The origin of this systematic review is the propositions by John Tomes, in 1859, that it would be better to leave some carious tissues in a cavity in order to maintain the pulp vitality and by GV Black, in 1908, that is preferable to expose the pulp of a tooth than to leave it covered only with softened dentine.1 Since then, dentists have followed Black's approach, removing all suspicious dentine (soft, black or dark-coloured). When our clinical instructors asked, we answered, “I have removed all the caries”! It is easy to recognise when the walls of the cavity are clean, but it is harder to define what is meant by “partial”: did we remove caries just in the walls? Just in the enamel–dentin junction? Or just leave it all? The intervention (ie, caries removal) in this review is not clear as noted by the authors, who explained, “we do not know whether the amount of caries removal is relevant in terms of symptoms”.

The authors looked for the appropriate papers and included relevant research. They did not apply language restrictions in his search although it should be noted that the databases used may themselves bias in favour of English-language publications.

The authors found the methodological quality of the included papers to be “questionable”. They report the results for the pulp exposure, symptoms of pulpal inflammation and restoration survival and found no evidence from these four papers that classical caries removal is better than partial. These results must be extrapolated very carefully to the clinical setting because patients would require more visits to monitor the symptoms or in stepwise procedure.

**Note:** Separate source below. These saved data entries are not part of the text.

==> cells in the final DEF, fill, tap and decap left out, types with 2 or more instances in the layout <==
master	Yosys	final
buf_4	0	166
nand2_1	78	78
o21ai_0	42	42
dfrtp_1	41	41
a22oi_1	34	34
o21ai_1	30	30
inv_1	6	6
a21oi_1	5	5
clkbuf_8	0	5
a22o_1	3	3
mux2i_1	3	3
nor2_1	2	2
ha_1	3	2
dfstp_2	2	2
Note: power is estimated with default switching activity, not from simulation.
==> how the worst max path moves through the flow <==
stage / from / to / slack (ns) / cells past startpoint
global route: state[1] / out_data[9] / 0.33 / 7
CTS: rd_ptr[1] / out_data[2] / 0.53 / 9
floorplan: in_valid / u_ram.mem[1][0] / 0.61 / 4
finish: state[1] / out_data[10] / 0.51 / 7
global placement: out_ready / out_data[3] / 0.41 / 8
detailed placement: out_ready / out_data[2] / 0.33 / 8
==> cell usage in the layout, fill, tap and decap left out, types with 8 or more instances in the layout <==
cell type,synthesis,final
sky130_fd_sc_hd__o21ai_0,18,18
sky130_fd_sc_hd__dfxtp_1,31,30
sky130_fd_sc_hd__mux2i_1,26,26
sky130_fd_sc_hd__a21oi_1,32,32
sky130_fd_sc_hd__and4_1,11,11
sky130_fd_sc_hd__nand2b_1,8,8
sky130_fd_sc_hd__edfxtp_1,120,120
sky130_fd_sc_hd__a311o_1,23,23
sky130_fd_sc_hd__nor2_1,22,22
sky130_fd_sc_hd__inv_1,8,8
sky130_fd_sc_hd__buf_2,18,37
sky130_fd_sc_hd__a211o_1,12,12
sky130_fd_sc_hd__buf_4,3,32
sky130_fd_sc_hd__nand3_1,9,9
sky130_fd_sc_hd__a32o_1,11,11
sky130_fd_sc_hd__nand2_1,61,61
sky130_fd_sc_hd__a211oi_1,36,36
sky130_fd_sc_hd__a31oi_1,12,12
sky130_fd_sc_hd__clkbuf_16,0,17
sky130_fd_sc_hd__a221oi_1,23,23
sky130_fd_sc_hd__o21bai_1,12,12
File: src/rtl/arvi_fetch_pkg.sv
// Shared types and constants for the instruction-fetch stage.
// XLEN and PC_RESET defaults apply only if arvi_defines.svh has not already defined them.
`ifndef XLEN
`define XLEN 32
`endif
`ifndef PC_RESET
`define PC_RESET 32'h8000_0000
`endif

package arvi_fetch_pkg;

    typedef enum logic [1:0] {
        FS_IDLE = 2'd0,
        FS_REQ  = 2'd1,
        FS_DROP = 2'd2
    } fetch_state_t;

    localparam int unsigned INST_BYTES = 4;

endpackage

File: src/rtl/fetch_fifo.sv
// Synchronous prefetch FIFO: push at tail, pop at head, single-cycle flush.
// Pop on empty is ignored; push on full is accepted only if a pop frees the slot.
module fetch_fifo #(
    parameter  int unsigned WIDTH = 64,
    parameter  int unsigned DEPTH = 4,
    localparam int unsigned AW    = $clog2(DEPTH),
    localparam int unsigned CW    = AW + 1
) (
    input  logic             i_clk,
    input  logic             i_rst,
    input  logic             push,
    input  logic [WIDTH-1:0] push_data,
    input  logic             pop,
    input  logic             flush,
    output logic [CW-1:0]    count,
    output logic [WIDTH-1:0] head
);

    localparam logic [CW-1:0] DEPTH_C = CW'(DEPTH);

    logic [WIDTH-1:0] mem [DEPTH];
    logic [AW-1:0]    wr_ptr;
    logic [AW-1:0]    rd_ptr;
    logic             do_push;
    logic             do_pop;

    always_comb begin
        do_pop  = pop && (count != '0);
        do_push = push && ((count != DEPTH_C) || do_pop);
    end

    always_ff @(posedge i_clk) begin
        if (i_rst || flush) begin
            wr_ptr <= '0;
            rd_ptr <= '0;
            count  <= '0;
        end else begin
            if (do_push) begin
                wr_ptr <= wr_ptr + AW'(1);
            end
            if (do_pop) begin
                rd_ptr <= rd_ptr + AW'(1);
            end
            count <= count + CW'(do_push) - CW'(do_pop);
        end
    end

    // Storage carries no reset; occupancy alone decides what is meaningful.
    always_ff @(posedge i_clk) begin
        if (!i_rst && !flush && do_push) begin
            mem[wr_ptr] <= push_data;
        end
    end

    assign head = mem[rd_ptr];

endmodule
[config.mk]
export PLATFORM = sky130hd
export DESIGN_NAME = pool2x2_stream
export DESIGN_NICKNAME = d
export VERILOG_FILES = /design/src/rtl/pool2x2_stream.sv
export SDC_FILE = /design/constraint.sdc
export NUM_CORES = 1
export LEC_CHECK = 0
export ABC_AREA = 1
export BUFFER_PORTS_ARGS = -buffer_cell sky130_fd_sc_hd__buf_2
export CORE_ASPECT_RATIO = 1.75
export CORE_UTILIZATION = 31
export CTS_CLUSTER_DIAMETER = 100
export DETAILED_ROUTE_END_ITERATION = 8
export PLACE_DENSITY_LB_ADDON = 0.12
export SYNTH_ARGS = -nofsm -noshare
export SYNTH_HDL_FRONTEND = slang
export SYNTH_SLANG_ARGS = --single-unit
[constraint.sdc]
create_clock -name clk -period 5.04 [get_ports clk]
set_clock_uncertainty 0.1 [all_clocks]
set_input_delay 1.008 -clock clk [delete_from_list [all_inputs] [get_ports clk]]
set_output_delay 1.008 -clock clk [all_outputs]
set_load 0.01 [all_outputs]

The authors did not discuss others harms or costs of the interventions such as, for example, the use of different restorative materials or medicaments in the cavity. At the moment, just one study is registered at the website (Bjørndal L, Reit C. The CAP-1 trial: stepwise excavation versus one completed excavation in deep caries NCT00187837.>) and that just for the stepwise intervention. In terms of evidence, there is no evidence base to affirm that the entire carious lesion must be removed, but we do not know how much can we leave or which material is best suited for partial caries removal. What is clear is that the surgical management of caries is, at best, only a symptomatic treatment. Caries is driven by the biofilm at the surface of the teeth, an intangible process not amenable to surgical removal:2 this review shows how irrelevant the removal may be of tissues involved in the carious process. I welcome this review and I hope that it will avoid many unnecessary endodontic treatments of deep carious lesions.

Practice point

Partial caries removal appears preferable to complete caries removal in deep lesions to reduce the risk of carious exposure.